Cayard builds authentically styled birchbark canoes in the tradition of the Penobscot, Passamaquoddy, and Maliseet tribes of Maine and New Brunswick. They are among the Native American tribes collectively known as the Wabanaki, or “People of the Dawnland.” These people have inhabited the coastal and riverine environment of this region for at least the last twelve thousand years. Their intimate knowledge of its woods and waters led to the development of a superbly adapted form or watercraft, which became their chief means of transportation—the Wabanaki birchbark canoe.
 
Steve is a non-native, self-taught builder who, through his careful research and passion for the craft, and with his appreciation of its cultural context, has developed strong ties with the native tribal communities and builders whose traditions he borrows from. In return, he has offered his knowledge and skills to native groups who have sought him out to help them further their own efforts in revitalizing this central facet of traditional Wabanaki culture.
 
Birchbark canoe building is an outgrowth of Steve’s love for the woods. This feeling is seen in the artistry he puts into his canoes, and is epitomized by the graceful designs he etches on them in the dark “winter bark,” which is birchbark gathered when the tree is dormant. This ancient art form offers an opportunity for decoration that Steve uses not only to reflect traditional Wabanaki motifs, but also to express his own vision of the natural world, in the belief that each generation must infuse its own spirit into the tradition to keep it vital. Steve builds birchbark canoes on commission, and conducts research at museums, where he also offers consultation and conservation services. He teaches birchbark canoe building workshops in native and non-native communities.

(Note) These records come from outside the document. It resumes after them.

### config.mk
export PLATFORM = sky130hd
export DESIGN_NAME = reliable_id_replay_window_core_flat
export DESIGN_NICKNAME = d
export VERILOG_FILES = /design/src/sv/rirw_pkg.sv /design/src/sv/rirw_if.sv /design/src/sv/rirw_cell.sv /design/src/sv/rirw_ctrl.sv /design/src/sv/reliable_id_replay_window_core.sv /design/src/flat_wrapper.sv
export SDC_FILE = /design/constraint.sdc
export NUM_CORES = 1
export LEC_CHECK = 0
export BUFFER_PORTS_ARGS = -buffer_cell sky130_fd_sc_hd__buf_2
export CAP_MARGIN = 20
export CELL_PAD_IN_SITES_DETAIL_PLACEMENT = 1
export CELL_PAD_IN_SITES_GLOBAL_PLACEMENT = 1
export CORE_MARGIN = 3
export CORE_UTILIZATION = 48
export DETAILED_ROUTE_END_ITERATION = 10
export GPL_TIMING_DRIVEN = 0
export PLACE_DENSITY_LB_ADDON = 0.1
export SLEW_MARGIN = 20
export SYNTH_ARGS = -nofsm -noshare
export SYNTH_HDL_FRONTEND = slang
export SYNTH_SLANG_ARGS = --single-unit
### constraint.sdc
create_clock -name clk -period 4.7 [get_ports clk]
set_input_delay 0.47 -clock clk [delete_from_list [all_inputs] [get_ports clk]]
set_output_delay 0.47 -clock clk [all_outputs]
set_load 0.005 [all_outputs]
### src/sv/rirw_pkg.sv
package rirw_pkg;

  // Result codes
  typedef enum logic [2:0] {
    VERD_AHEAD  = 3'd0,
    VERD_NEW_IN = 3'd1,
    VERD_DUP    = 3'd2,
    VERD_OLD    = 3'd3,
    VERD_UNREL  = 3'd4
  } rirw_verdict_t;

  // Controller states
  typedef enum logic [1:0] {
    ST_IDLE,
    ST_EVAL,
    ST_SHIFT
  } rirw_state_t;

  // Control shared by every cell of the bitmap row
  typedef struct packed {
    logic shift;  // take the neighbor's bit
    logic clear;  // drop the bit
  } rirw_cell_ctl_t;

endpackage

The FOMB Winter Speaker Series takes place monthly from October-May on the second Wednesday. The series, which is free and open to the public, is sponsored by Friends of Merrymeeting Bay with support and valuable door prizes from Patagonia Outlet in Freeport. The last FOMB presentation of this season on May 8th at the Curtis Memorial Library in Brunswick is entitled Defending Water for Life in Maine and features Grassroots Organizer Chris Buchanan.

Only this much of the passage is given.